An Ecuadorean woman’s fight to donate a kidney to her sick sister-in-law has set off a national debate over laws regulating organ donation.
Daniela Peralta is waging an online campaign challenging an Ecuadorean law that says patients can only receive organ donations from direct blood relatives or a spouse. The 2011 law, which was designed to crack down on black market organ transplants, has prohibited Peralta, 32, from donating a kidney to her sister-in-law, Susy Hinojosa, even though she's compatible.
No one in Hinojosa’s immediate family can donate a kidney to help her. Three of her brothers were ruled out for medical reasons, and her husband is incompatible. Now Hinojosa, 36, will likely wind up at the bottom of a waiting list, behind 444 other people who are already waiting for a transplant.

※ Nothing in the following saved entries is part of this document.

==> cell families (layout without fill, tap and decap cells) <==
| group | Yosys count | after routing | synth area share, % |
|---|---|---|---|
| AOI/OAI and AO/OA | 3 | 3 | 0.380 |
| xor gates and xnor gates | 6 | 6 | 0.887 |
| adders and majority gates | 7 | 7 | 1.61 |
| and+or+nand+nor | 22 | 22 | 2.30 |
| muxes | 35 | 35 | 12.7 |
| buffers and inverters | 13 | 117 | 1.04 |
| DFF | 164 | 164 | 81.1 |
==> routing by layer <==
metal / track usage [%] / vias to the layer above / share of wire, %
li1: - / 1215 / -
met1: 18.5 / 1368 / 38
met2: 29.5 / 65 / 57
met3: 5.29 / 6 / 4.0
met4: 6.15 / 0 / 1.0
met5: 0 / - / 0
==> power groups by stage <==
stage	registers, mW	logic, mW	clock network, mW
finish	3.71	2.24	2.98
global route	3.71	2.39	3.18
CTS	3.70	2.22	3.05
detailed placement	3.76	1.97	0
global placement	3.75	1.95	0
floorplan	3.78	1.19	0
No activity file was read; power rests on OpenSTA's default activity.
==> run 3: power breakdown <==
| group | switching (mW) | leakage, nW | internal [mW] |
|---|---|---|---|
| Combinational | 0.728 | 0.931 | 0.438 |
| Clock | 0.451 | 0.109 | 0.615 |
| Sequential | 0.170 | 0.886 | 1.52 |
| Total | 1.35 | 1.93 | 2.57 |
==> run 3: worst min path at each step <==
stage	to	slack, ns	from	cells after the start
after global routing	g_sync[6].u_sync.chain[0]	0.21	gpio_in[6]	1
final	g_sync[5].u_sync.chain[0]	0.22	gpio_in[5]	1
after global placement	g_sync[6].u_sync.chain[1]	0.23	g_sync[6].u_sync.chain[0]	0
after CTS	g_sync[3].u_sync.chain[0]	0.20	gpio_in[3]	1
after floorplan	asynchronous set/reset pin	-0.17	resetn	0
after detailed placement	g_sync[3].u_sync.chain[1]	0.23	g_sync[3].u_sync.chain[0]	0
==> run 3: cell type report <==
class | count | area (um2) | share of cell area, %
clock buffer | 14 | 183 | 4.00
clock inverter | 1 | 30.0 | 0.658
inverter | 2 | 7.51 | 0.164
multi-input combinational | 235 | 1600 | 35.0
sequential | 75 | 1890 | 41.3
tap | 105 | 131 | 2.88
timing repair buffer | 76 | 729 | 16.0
File: src/rtl/mux_pkg.sv
// Shared types and helpers for the round-robin merging mux.
// Latency: n/a (package, no logic).
// Backpressure: n/a.
package mux_pkg;

    // Arbitration policy: lowest index wins, or round-robin from a rotating pointer.
    typedef enum logic {
        ARB_FIXED = 1'b0,
        ARB_RR    = 1'b1
    } arb_mode_t;

    // Index width that never collapses to zero bits, so N=1 still has a 1-bit select.
    function automatic int clog2_min1(input int n);
        return (n > 1) ? $clog2(n) : 1;
    endfunction

endpackage

File: src/rtl/rr_pick.sv
// Combinational one-hot picker: fixed priority or round-robin starting at ptr.
// Latency: purely combinational, zero cycles.
// Backpressure: none; the caller qualifies gnt with its own accept.
//
// Ports:
//   req     : per-channel request vector
//   ptr     : round-robin start index (ignored in ARB_FIXED), always < N
//   mode    : ARB_FIXED or ARB_RR
//   gnt     : one-hot grant (all zero when no request)
//   gnt_idx : binary index of the granted channel
//   any     : at least one request is granted
module rr_pick
    import mux_pkg::*;
#(
    parameter  int N    = 8,
    localparam int SELW = clog2_min1(N)
) (
    input  logic [N-1:0]    req,
    input  logic [SELW-1:0] ptr,
    input  logic            mode,
    output logic [N-1:0]    gnt,
    output logic [SELW-1:0] gnt_idx,
    output logic            any
);

    logic [2*N-1:0] dbl;
    logic [N-1:0]   rot;
    int             shift;
    int             idx;

    // Rotate the request vector right by the start index through a doubled copy,
    // priority-encode the lowest set bit, then undo the rotation modulo N.
    always_comb begin
        shift = (mode == ARB_RR) ? int'(32'(ptr)) : 0;
        if (shift >= N) begin
            shift = 0;
        end
        dbl = {req, req} >> shift;
        rot = dbl[N-1:0];
        any = |rot;
        idx = 0;
        for (int j = N - 1; j >= 0; j--) begin
            if (rot[j]) begin
                idx = j;
            end
        end
        idx = idx + shift;
        if (idx >= N) begin
            idx = idx - N;
        end
        gnt = '0;
        for (int j = 0; j < N; j++) begin
            gnt[j] = any && (idx == j);
        end
        gnt_idx = SELW'(idx);
    end

endmodule

File: src/rtl/rr_mux_reg.sv
// N-channel valid/ready merging mux with arbitration and a single registered output stage.
// Latency: one cycle from input handshake to out_valid; 1 beat/cycle sustained.
// Backpressure: out_valid && !out_ready holds the output and drops every in_ready.
//
// Ports:
//   clk, rst            : clock and synchronous active-high reset
//   in_data/in_valid    : flattened channel data (ch i at [i*WIDTH +: WIDTH]) and requests
//   in_ready            : per-channel accept, combinational from valid/force/out_ready
//   force_en/force_sel  : restrict the grant to a single channel (out-of-range -> none)
//   out_data/out_sel    : registered winning beat and its source channel
//   out_valid/out_ready : output handshake
module rr_mux_reg
    import mux_pkg::*;
#(
    parameter  int        WIDTH    = 32,
    parameter  int        N        = 8,
    parameter  arb_mode_t ARB_MODE = ARB_RR,
    localparam int        SELW     = clog2_min1(N)
) (
    input  logic               clk,
    input  logic               rst,
    input  logic [N*WIDTH-1:0] in_data,
    input  logic [N-1:0]       in_valid,
    output logic [N-1:0]       in_ready,
    input  logic               force_en,
    input  logic [SELW-1:0]    force_sel,
    output logic [WIDTH-1:0]   out_data,
    output logic [SELW-1:0]    out_sel,
    output logic               out_valid,
    input  logic               out_ready
);

    logic [SELW-1:0]  ptr;
    logic [N-1:0]     force_mask;
    logic [N-1:0]     cand;
    logic [N-1:0]     gnt;
    logic [SELW-1:0]  gnt_idx;
    logic             any;
    logic             accept;
    logic [WIDTH-1:0] win_data;
    int unsigned      fsel;

    // An out-of-range force_sel matches no channel, so the mask is empty and nothing is granted.
    always_comb begin
        fsel       = 32'(force_sel);
        force_mask = '0;
        for (int i = 0; i < N; i++) begin
            force_mask[i] = (fsel == i);
        end
        cand = force_en ? (in_valid & force_mask) : in_valid;
    end

    rr_pick #(
        .N(N)
    ) u_pick (
        .req     (cand),
        .ptr     (ptr),
        .mode    (ARB_MODE),
        .gnt     (gnt),
        .gnt_idx (gnt_idx),
        .any     (any)
    );

    assign accept   = !out_valid || out_ready;
    assign in_ready = (accept && !rst) ? gnt : '0;

    always_comb begin
        win_data = '0;
        for (int i = 0; i < N; i++) begin
            if (gnt[i]) begin
                win_data = in_data[i*WIDTH +: WIDTH];
            end
        end
    end

    // The pointer advances past every winner regardless of mode, so round-robin order
    // picks up fairly after a forced or fixed-priority stretch.
    always_ff @(posedge clk) begin
        if (rst) begin
            out_valid <= 1'b0;
            out_data  <= '0;
            out_sel   <= '0;
            ptr       <= '0;
        end else if (accept) begin
            if (any) begin
                out_valid <= 1'b1;
                out_data  <= win_data;
                out_sel   <= gnt_idx;
                ptr       <= (gnt_idx == SELW'(N - 1)) ? '0 : gnt_idx + SELW'(1);
            end else begin
                out_valid <= 1'b0;
            end
        end
    end

endmodule
File: config.mk
export PLATFORM = sky130hd
export DESIGN_NAME = rr_mux_reg
export DESIGN_NICKNAME = d
export VERILOG_FILES = /design/src/rtl/mux_pkg.sv /design/src/rtl/rr_pick.sv /design/src/rtl/rr_mux_reg.sv
export SDC_FILE = /design/constraint.sdc
export NUM_CORES = 1
export LEC_CHECK = 0
export ABC_CLOCK_PERIOD_IN_PS = 13000
export BUFFER_PORTS_ARGS = -buffer_cell sky130_fd_sc_hd__buf_2
export CAP_MARGIN = 10
export CORE_AREA = 2 2 122 124
export CTS_CLUSTER_DIAMETER = 120
export DETAILED_ROUTE_END_ITERATION = 10
export DIE_AREA = 0 0 124 126
export GPL_TIMING_DRIVEN = 0
export SETUP_SLACK_MARGIN = 0.1
export SLEW_MARGIN = 10
export SYNTH_ARGS = -nofsm -noshare
export SYNTH_HDL_FRONTEND = slang
export SYNTH_SLANG_ARGS = --single-unit
File: constraint.sdc
create_clock -name clk -period 13 [get_ports clk]
set_input_delay 0.65 -clock clk [delete_from_list [all_inputs] [get_ports clk]]
set_output_delay 0.65 -clock clk [all_outputs]
set_load 0.1 [all_outputs]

"Other people have faced this situation and decided to go quietly and wait their turn," said Peralta. "I decided to take a different approach.”
Peralta initially appealed to Ecuadorean health officials to reconsider her sister-in-law’s case. But after the request was denied earlier this month, she launched a social media campaign, #YoTengoDerechoADonar, or “I Have a Right to Donate” on Twitter, Facebook and Instagram.
“I don’t take no for an answer well,” Peralta said. “I can’t accept hearing the word no, especially when a life is hanging in the balance.”
The campaign quickly resonated with Ecuadoreans ,who are backing Peralta's online campaign and the right to donate organs.
"@dannymperalta wants to donate her kidney to save her sister-in-law's law but they won't allow it, has the world gone crazy?"
"If I could donate, I would. How can we deny Ecuadoreans the opportunity to give and receive life?"
Peralta hopes a judge will rule to make an exception for her sister-in-law, but she said she is considering taking the case all the way to Ecuador’s Constitutional Court. She says her campaign has also drawn the attention of the president, who had someone from his office contact her to discuss the case.
This weekend, Peralta will rally Ecuadoreans in a public show of support calling for the law to be revised.
“Why can’t the law be more flexible and allow cases to be analyzed on an individual basis?” she asked. “It just seems so unfair.”